<li>
<b>word</b>
<i>type</i>
<b>1.</b>
"translation 1"
<b>2.</b>
"translation 2"
</li>
I'm doing webscraping from an online dictionary, and the main dictionary part has roughly the above structure.
How exactly do I get all those children? With the usual selenium approach I see online, that is list_elem.find_elements(By.XPATH, ".//*") I only get the "proper" children, but not the textual ones (sorry if my word choice is off).
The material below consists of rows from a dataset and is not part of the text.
===== src/rtl/adcpack_pkg.sv =====
package adcpack_pkg;

  localparam int NUM_CH = 3;
  localparam int WORD_W = 32;

  typedef enum logic [1:0] {
    PM_OFF    = 2'b00,
    PM_HALF   = 2'b01,
    PM_PAIR16 = 2'b10,
    PM_PAIR8  = 2'b11
  } pack_mode_e;

  // Number of stream entries consumed by one transfer word.
  function automatic logic [1:0] group_size(pack_mode_e m);
    return (m == PM_HALF) ? 2'd1 : 2'd2;
  endfunction

  // Form the transfer word from the earlier (lo) and later (hi) entries.
  function automatic logic [WORD_W-1:0] pack_word(pack_mode_e m,
                                                  logic [15:0] lo,
                                                  logic [15:0] hi);
    logic [WORD_W-1:0] w;
    case (m)
      PM_HALF:   w = {16'h0000, lo};
      PM_PAIR16: w = {hi, lo};
      PM_PAIR8:  w = {16'h0000, hi[7:0], lo[7:0]};
      default:   w = '0;
    endcase
    return w;
  endfunction

endpackage


===== src/rtl/adcpack_stream.sv =====
module adcpack_stream #(
  parameter int RES_W  = 12,
  parameter int NUM_CH = 3
) (
  input  logic                         clk,
  input  logic                         rst,
  input  logic                         clear,
  input  logic                         push,
  input  logic                         triple,
  input  logic                         pop,
  input  logic [1:0]                   grp,
  input  logic [NUM_CH-1:0][RES_W-1:0] res,
  output logic [RES_W-1:0]             elem_lo,
  output logic [RES_W-1:0]             elem_hi,
  output logic                         word_ready,
  output logic                         blocked
);

  localparam int DEPTH = NUM_CH + 1;
  localparam int FW    = $clog2(DEPTH + 1);

  logic [RES_W-1:0] slots [DEPTH];
  logic [RES_W-1:0] nxt   [DEPTH];
  logic [FW-1:0]    fill, nfill, remain, n_push;

  assign n_push     = triple ? FW'(NUM_CH) : FW'(NUM_CH - 1);
  assign word_ready = fill >= FW'(grp);
  assign remain     = pop ? (fill - FW'(grp)) : fill;
  assign blocked    = remain >= FW'(grp);
  assign elem_lo    = slots[0];
  assign elem_hi    = slots[1];

  always_comb begin
    for (int i = 0; i < DEPTH; i++) begin
      if (pop) nxt[i] = (i + int'(grp) < DEPTH) ? slots[i + int'(grp)] : '0;
      else     nxt[i] = slots[i];
    end
    nfill = remain;
    if (push) begin
      for (int k = 0; k < NUM_CH; k++) begin
        if (k < int'(n_push) && int'(remain) + k < DEPTH)
          nxt[int'(remain) + k] = res[k];
      end
      nfill = remain + n_push;
    end
  end

  always_ff @(posedge clk) begin
    if (rst || clear) begin
      for (int i = 0; i < DEPTH; i++) slots[i] <= '0;
      fill <= '0;
    end else begin
      for (int i = 0; i < DEPTH; i++) slots[i] <= nxt[i];
      fill <= nfill;
    end
  end

endmodule


===== src/rtl/adcpack_xfer.sv =====
module adcpack_xfer #(
  parameter int CNT_W = 16
) (
  input  logic             clk,
  input  logic             rst,
  input  logic             clear,
  input  logic             hs,
  input  logic             continuous,
  input  logic [CNT_W-1:0] limit,
  output logic             done
);

  localparam logic [CNT_W-1:0] CNT_MAX = '1;

  logic [CNT_W-1:0] cnt;

  assign done = !continuous && (cnt >= limit);

  always_ff @(posedge clk) begin
    if (rst || clear)                cnt <= '0;
    else if (hs && cnt != CNT_MAX)   cnt <= cnt + 1'b1;
  end

endmodule


===== src/rtl/adcpack_ctrl.sv =====
module adcpack_ctrl
  import adcpack_pkg::*;
(
  input  logic       clk,
  input  logic       rst,
  input  logic       enable,
  input  pack_mode_e mode,
  input  logic       triple,
  input  logic       conv_done,
  input  logic       blocked,
  input  logic       done,
  output logic       restart,
  output logic       active,
  output logic       accept,
  output logic       ovr_event,
  output logic       overrun
);

  pack_mode_e mode_q;
  logic       triple_q;

  assign restart   = !enable || (mode != mode_q) || (triple != triple_q);
  assign active    = enable && (mode != PM_OFF) && !restart && !done;
  assign ovr_event = conv_done && active && blocked;
  assign accept    = conv_done && active && !blocked;

  always_ff @(posedge clk) begin
    if (rst) begin
      mode_q   <= PM_OFF;
      triple_q <= 1'b0;
      overrun  <= 1'b0;
    end else begin
      mode_q   <= mode;
      triple_q <= triple;
      if (ovr_event) overrun <= 1'b1;
    end
  end

endmodule


===== src/rtl/adc_dma_packer.sv =====
module adc_dma_packer
  import adcpack_pkg::*;
#(
  parameter int RES_W = 12,
  parameter int CNT_W = 16
) (
  input  logic              clk,
  input  logic              rst,
  input  logic              enable,
  input  logic [1:0]        mode,
  input  logic              triple,
  input  logic              continuous,
  input  logic [CNT_W-1:0]  xfer_limit,
  input  logic              conv_done,
  input  logic [RES_W-1:0]  res_a,
  input  logic [RES_W-1:0]  res_b,
  input  logic [RES_W-1:0]  res_c,
  input  logic              dma_ack,
  output logic [WORD_W-1:0] dma_data,
  output logic              dma_req,
  output logic              overrun
);

  pack_mode_e                 mode_e;
  logic [1:0]                 grp;
  logic [NUM_CH-1:0][RES_W-1:0] res_vec;
  logic [RES_W-1:0]           elem_lo, elem_hi;
  logic                       word_ready, blocked, done;
  logic                       restart, active, accept, ovr_event, hs;

  assign mode_e  = pack_mode_e'(mode);
  assign grp     = group_size(mode_e);
  assign res_vec = {res_c, res_b, res_a};
  assign dma_req = active && word_ready;
  assign hs      = dma_req && dma_ack;

  adcpack_ctrl u_ctrl (
    .clk       (clk),
    .rst       (rst),
    .enable    (enable),
    .mode      (mode_e),
    .triple    (triple),
    .conv_done (conv_done),
    .blocked   (blocked),
    .done      (done),
    .restart   (restart),
    .active    (active),
    .accept    (accept),
    .ovr_event (ovr_event),
    .overrun   (overrun)
  );

  adcpack_stream #(.RES_W(RES_W), .NUM_CH(NUM_CH)) u_stream (
    .clk        (clk),
    .rst        (rst),
    .clear      (restart),
    .push       (accept),
    .triple     (triple),
    .pop        (hs),
    .grp        (grp),
    .res        (res_vec),
    .elem_lo    (elem_lo),
    .elem_hi    (elem_hi),
    .word_ready (word_ready),
    .blocked    (blocked)
  );

  adcpack_xfer #(.CNT_W(CNT_W)) u_xfer (
    .clk        (clk),
    .rst        (rst),
    .clear      (restart),
    .hs         (hs),
    .continuous (continuous),
    .limit      (xfer_limit),
    .done       (done)
  );

  assign dma_data = dma_req ? pack_word(mode_e, 16'(elem_lo), 16'(elem_hi)) : '0;

endmodule


===== config.mk =====
export PLATFORM = sky130hd
export DESIGN_NAME = adc_dma_packer
export DESIGN_NICKNAME = d
export VERILOG_FILES = /design/src/rtl/adcpack_pkg.sv /design/src/rtl/adcpack_stream.sv /design/src/rtl/adcpack_xfer.sv /design/src/rtl/adcpack_ctrl.sv /design/src/rtl/adc_dma_packer.sv
export SDC_FILE = /design/constraint.sdc
export NUM_CORES = 1
export LEC_CHECK = 0
export CAP_MARGIN = 20
export CORE_AREA = 10 10 124 154
export DETAILED_ROUTE_END_ITERATION = 16
export DIE_AREA = 0 0 134 164
export PLACE_DENSITY = 0.6
export SLEW_MARGIN = 15
export SYNTH_ARGS = -nofsm -noshare
export SYNTH_HDL_FRONTEND = slang
export SYNTH_SLANG_ARGS = --single-unit
export TNS_END_PERCENT = 5

===== constraint.sdc =====
create_clock -name clk -period 5.6 [get_ports clk]
set_input_delay 1.12 -clock clk [delete_from_list [all_inputs] [get_ports clk]]
set_output_delay 1.12 -clock clk [all_outputs]
set_load 0.05 [all_outputs]

Word level (Yosys, flattened, before mapping)
Memory sizes are Yosys's and may differ from the RTL's.
Index checks and enable logic that the tools add are counted.
{"block": "op_classes", "addsub": 8, "order_cmp": 19, "n_eq_ne": 6, "mux": 36, "bitwise_logic": 7, "reduce_logical": 25}
{"cell": "48-bit 2-to-1 mux", "n": 6}
{"cell": "12-bit 2-to-1 mux", "n": 15}
{"cell": "32-bit by 4-bit < comparator with 1-bit output, second input constant", "n": 5}
{"cell": "48-bit bitwise mux", "n": 3}
{"cell": "32-bit by 3-bit greater-or-equal comparator with 1-bit output, second input constant", "n": 3}
{"cell": "32-bit by 1-bit < comparator with 1-bit output, second input constant", "n": 3}
{"cell": "28-bit case mux with 3 select lines", "n": 1}
{"cell": "12-bit demux with 2-bit select", "n": 3}
{"cell": "32-bit NOT", "n": 2}
{"cell": "32-bit 2-to-1 mux", "n": 1}
{"cell": "3-bit NOT with 32-bit output", "n": 1}
{"cell": "16-bit by 1-bit adder with 16-bit output, second input constant", "n": 1}
{"cell": "16-bit greater-or-equal comparator", "n": 1}
{"cell": "1-bit logical AND", "n": 16}
{"cell": "16-bit != test, second input constant", "n": 1}
{"cell": "2-bit by 2-bit adder with 3-bit output, first input constant", "n": 2}
{"cell": "3-bit by 2-bit greater-or-equal comparator with 1-bit output", "n": 2}
{"cell": "1-bit by 3-bit < comparator with 1-bit output, first input constant", "n": 2}
{"cell": "3-bit 2-to-1 mux", "n": 2}
{"cell": "1-bit zero test", "n": 5}
{"cell": "3-bit by 1-bit adder with 4-bit output, second input constant", "n": 1}
{"cell": "3-bit by 2-bit adder with 4-bit output, second input constant", "n": 1}
{"cell": "2-bit == test, second input constant", "n": 2}
{"cell": "1-bit 2-to-1 mux", "n": 4}
{"cell": "13 further kinds", "n": 18}
{"block": "word_totals", "reg_bits": 23, "ram_bits": 48, "input_bits": 61, "output_inout_bits": 34, "wordCells": 107, "n_memories": 1}
{"name": "u_stream.slots", "words": 4, "word_bits": 12, "read_ports": 8, "rd_clocked_by_memory_dff": 0, "wr": 4, "line_no": "adcpack_stream.sv:22", "text": "logic [RES_W-1:0] slots [DEPTH];"}

Logic depth before layout (Yosys ltp)
Gate-level depths: netlist (run 1).
{"block": "depth", "ltp_word": 24, "depth_mapped": 24, "mapped_depth_nobuf": 15}

Cells and area by module
A second synthesis (run 1) with hierarchy kept.
{"block": "hier_totals", "hier_cells": 776, "hier_area_um2": 6372.4}
{"module": "adcpack_stream", "instances": 1, "cells_per_inst": 555, "area_per_inst_um2": 4645.7, "seq_area_each_um2": 1021.0}
{"module": "adcpack_xfer", "instances": 1, "cells_per_inst": 145, "area_per_inst_um2": 1184.9, "seq_area_each_um2": 320.3}
{"module": "adc_dma_packer", "instances": 1, "cells_per_inst": 56, "area_per_inst_um2": 344.1, "seq_area_each_um2": 0.0}
{"module": "adcpack_ctrl", "instances": 1, "cells_per_inst": 20, "area_per_inst_um2": 197.7, "seq_area_each_um2": 80.1}

Least setup slack after synthesis (run 1)
No wires, ideal clock.
{"block": "synth_path", "kind": "input to register", "startpoint": "in mode[1]", "endpoint": "mem u_stream.slots[1][1]", "setup_time_ps": 128, "arrival_time_ps": 5716, "required_ps": 5472, "slack_ps": -243, "cell_stages": 24, "path_buffers": 9, "path_cell_list": "buf_6 -> nand2b_1 -> clkbuf_1 -> inv_1 -> clkbuf_1 -> buf_1 -> clkbuf_1 -> ha_1 -> buf_2 -> nand2b_1 -> a211o_1 -> and3_1 -> buf_2 -> nand2_1 -> buf_2 -> nor2_1 -> a21oi_1 -> inv_1 -> ha_1 -> or4_4 -> a211oi_4 -> buf_6 -> mux2i_1 -> nor2_1"}
{"element": "from (decl)", "line_no": "adc_dma_packer.sv:10", "text": "input logic [1:0] mode,"}
{"element": "to (decl)", "line_no": "adcpack_stream.sv:22"}

Final worst setup path (run 1)
{"block": "layout_path", "startpoint": "in xfer_limit[15]", "endpoint": "out dma_data[19]"}
{"block": "layout_via", "elab_chain_len": 6}
{"element": "from (decl)", "line_no": "adc_dma_packer.sv:13", "text": "input logic [CNT_W-1:0] xfer_limit,"}
{"element": "16-bit greater-or-equal comparator", "line_no": "adcpack_xfer.sv:17", "text": "assign done = !continuous && (cnt >= limit);"}
{"element": "1-bit logical AND", "line_no": "adcpack_xfer.sv:17"}
{"element": "1-bit zero test", "line_no": "adcpack_ctrl.sv:23", "text": "assign active = enable && (mode != PM_OFF) && !restart && !done;"}
{"element": "1-bit logical AND", "line_no": "adcpack_ctrl.sv:23"}
{"element": "1-bit logical AND", "line_no": "adc_dma_packer.sv:34", "text": "assign dma_req = active && word_ready;"}
{"element": "32-bit 2-to-1 mux", "line_no": "adc_dma_packer.sv:78", "text": "assign dma_data = dma_req ? pack_word(mode_e, 16'(elem_lo), 16'(elem_hi)) : '0;"}
{"element": "to (decl)", "line_no": "adc_dma_packer.sv:19", "text": "output logic [WORD_W-1:0] dma_data,"}
No other way between the ends.

==> results by group, run 1 <==
Clock tree
  • Clock Path Buffers: 2
  • CTS tree: built
  • Clock transition at path regs: 0.06 ns
  • Setup repair bufs after CTS: 0
  • H-tree Lvls: 3
  • Hold buffer count at cts: 0
  • Clock sink count: 71
  • Root cell of the clock tree: clkbuf_16
  • Clk Latency, worst-skew pair: 0.35 ns
  • Resized Gates After CTS: 0
  • CTS buffer count: 9

Route
  • Final WL: 19.9 mm
  • Iter 0 DRT Violations: 517
  • Antenna-violating nets left: 0
  • DRC viols: 0
  • Total number of vias: 5,908
  • Vias/cell: 5.79
  • Drt pass-1 iters: 5
  • Drt wl/cell: a little under 20 um

Floorplan
  • Cell row count: 52
  • Die height: 164 um
  • Die Area: 22,000 um2
  • Initial Utilization: between 30% and 40%
  • Die X: 134 um
  • Placeable Area: approximately 16,000 um2
  • Io pins: 95

STA
  • Max Slew Vio Count: 0
  • Final cycle utilization of the critical path: 89.8%
  • Slew at the pin with the worst max-slew slack: slightly above 1 ns
  • Final Hold Fails: 0
  • Fmax: slightly below 200 MHz
  • Final Setup Violations: 0
  • Crit path time final: around 5 ns
  • Relative slew slack: 31.5%
  • Clk_skew: 0.00862 ns
  • RSZ-0062 raised after global routing: false
  • Post-route setup TNS: 0 ns

Finish
  • Final nets: 885
  • Fill cells: 1,667
  • Layout cell share with drive strength beyond 1: 14.2%
  • Inserted Diodes: 0
  • Area Overhead vs Synth: 28.9%
  • Fin cells: 1,021

Synthesis
  • Post-synth EDFFs: 0
  • Area contributors post-synth: dfxtp_1 26%, nand2_1 5.8%, nor2_1 5.3%
  • Synth area leader: dfxtp_1
  • YS warnings: 0
  • Flops & latches, synth: 71
  • Top-area cell type share of the netlist area: 25.6%
  • Synth Instances: 731
  • Post-synthesis cell type count: 65
  • Async set-reset flop share out of synthesis: 0%
  • Most instantiated cells after synthesis: 86 x nand2_1, 78 x nor2_1, 71 x dfxtp_1, 41 x clkbuf_1, 39 x a21oi_1
  • Dominant cell by count in the synthesized netlist: nand2_1
  • Syn avg cell area: 7.60 um2
  • Seq/Total Area, Yosys: between 20 and 30%
  • Top_reg_cell synth: dfxtp_1
  • Post-Syn Area: 5550 um2

GRT
  • Vias in the first global route: between 5,000 and 6,000
  • Global-route wire length before repair: 31.2 mm
  • Largest net degree at the start of global routing: between 50 and 60
  • Overflow after GRT: 0
  • Initial antenna violation count: 0
  • Tot GR Track Use: between 10% and 20%

Placed design
  • GP Congestion: 0.918
  • Detailed Place HPWL: 15.0 mm
  • Dpl cells: about 1,000
  • I/O Buffers: 90

Power and ir drop
  • Tot Pwr: 1.25 mW
  • VDD IR max: 0.134 mV
  • P per Cell Area: 175 nW/um2
  • Leak: 2.56 nW

Run status
  • Outcome: finished, final reports clean

Critical path
  • Crit path max-delay family: buffers and inverters
  • Crit path max-delay cell type: clkdlybuf4s50_1
  • Worst path arrival time: 3.91 ns
  • Crit-path cells: clkdlybuf4s50_1 > inv_1 > ha_1 > nand4_1 > o221ai_1 > a31oi_1 > a31o_2 > nand3_1 > nor3b_1 > buf_4 > and2_1 > buf_12
  • Crit Path Max Fanout: 11
  • Max incr delay on CP: between 0.4 and 0.5 ns
  • Crit path required time: between 4 and 5 ns
  • CP bufs+invs: 4
  • Crit start category: input pin
  • Setup crit end kind: primary output
  • Kind of critical path: in -> out

Worst hold path
  • HP Class: reg -> reg

Job
  • Max Cap Viol: 0
-- state kept, by name, indices dropped and copies added, names as in the netlist --
| name | count |
|---|---|
| u_ctrl.triple_q | 1 |
| u_ctrl.mode_q | 2 |
| u_ctrl.overrun | 1 |
| u_stream.slots | 48 |
| u_xfer.cnt | 16 |
| u_stream.fill | 3 |
-- worst min-delay path, delay by kind of cell (launching register included) --
kind / cells / cell delay [ns]
DFF: 1 / 0.33
and+or+nand+nor: 2 / 0.12
-- worst paths after layout --
| path | startpoint | end | slack, ns | depth (start not counted) |
|---|---|---|---|---|
| min | u_ctrl.overrun$_SDFFE_PP0P_ | u_ctrl.overrun$_SDFFE_PP0P_ | 0.50 | 2 |
| min reg2reg | u_ctrl.overrun$_SDFFE_PP0P_ | u_ctrl.overrun$_SDFFE_PP0P_ | 0.50 | 2 |
| max reg2reg | u_stream.fill[0]$_SDFF_PP0_ | u_stream.slots[1][7]$_SDFF_PP0_ | 1.60 | 15 |
| max | xfer_limit[15] | dma_data[19] | 0.57 | 12 |
-- kinds of logic after synthesis --
logic type / Yosys count / share of synthesized area [%]
compound gates: 206 / 26.6
xor+xnor: 17 / 2.68
fa+ha+maj: 24 / 5.54
buf+inv: 91 / 7.30
flops: 71 / 25.6
mux: 46 / 8.81
other cells: 1 / 0.0675
simple gates: 275 / 23.4
-- area by class of cell --
type                       instances  area [um2]  share of cell area [%]
multi-input combinational        572        3740                    52.3
sequential                        71        1420                    19.9
timing repair buffer             120        1330                    18.6
tap                              216         270                    3.78
clock buffer                       9         225                    3.15
inverter                          26        97.6                    1.36
clock inverter                     7        72.6                    1.01
-- layout by cell type, fill, tap and decap left out, types with 13 or more instances in the layout --
cell type	Yosys	final
a21boi_0	13	13
a21oi_1	39	39
a31oi_1	36	36
and2_1	24	24
buf_12	0	22
buf_4	6	37
clkdlybuf4s50_1	0	61
dfxtp_1	71	71
ha_1	23	23
inv_1	26	26
mux2_2	23	23
mux2i_1	23	23
nand2_1	86	86
nor2_1	78	78
nor3_1	31	31
o211ai_1	13	13
o21ai_0	19	18
o31ai_1	13	13
-- power by group --
group	switching, mW	total (mW)	internal [mW]	leakage [nW]
clock	0.244	0.590	0.346	0.142
sequential	0.000977	0.507	0.506	0.572
combinational	0.0825	0.153	0.0706	1.85
-- per-stage QoR --
step / worst slack, ns / utilization, % / hold slack, ns / area (um2)
2_1_floorplan: 0.0997 / - / 0.498 / 5570
5_1_grt: 0.364 / 44.5 / 0.531 / 7160
6_report: 0.572 / 44.5 / 0.495 / 7160
4_1_cts: 0.535 / 44.5 / 0.503 / 7160
3_5_place_dp: 0.455 / 42.7 / 0.485 / 6860
3_3_place_gp: 0.541 / 42.7 / 0.476 / 6860
-- metal layers --
layer	vias to the layer above	global-route usage, %	wire [um]
li1	2800	-	-
met1	2782	18.8	7680
met2	246	31.8	10100
met4	0	10.2	1140
met3	80	3.18	976
met5	-	0	0
Power figures use the tool's default switching activity.
==> run 2: changes to the inputs <==
CORE_AREA = 10 10 132 164   (was 10 10 124 154)
DIE_AREA = 0 0 142 174   (was 0 0 134 164)
PLACE_DENSITY = 0.59   (was 0.6)
SYNTH_HIERARCHICAL = 1   (was not set)
==> run 2 against run 1 <==
Sequential cell count unchanged. Utilization decreased by 0.075 points. Largest power group unchanged. Via count increased by 12%.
Meaning I would like to have len(children) == 6, instead of len(children) == 4
I would like to get all children for further analysis
CodePudding user response:
Elements *, comment(), text(), and processing-instruction() are all nodes.
To select all nodes:
.//node()
To ensure that it's only selecting * and text() you can add a predicate filter:
.//node()[self::* or self::text()]
CodePudding user response:
I'm not a Selenium expert but I've read StackOverflow answers where apparently knowledgeable people have asserted that Selenium's XPath queries must return elements (so text nodes are not supported as a query result type), and I'm pretty sure that's correct.
So a query like like //* (return every element in the document) will work fine in Selenium, but //text() (return every text node in the document) won't, because although it's a valid XPath query, it returns text nodes rather than elements.
I suggest you consider using a different XPath API to execute your XPath queries, e.g. lxml, which doesn't have that limitation.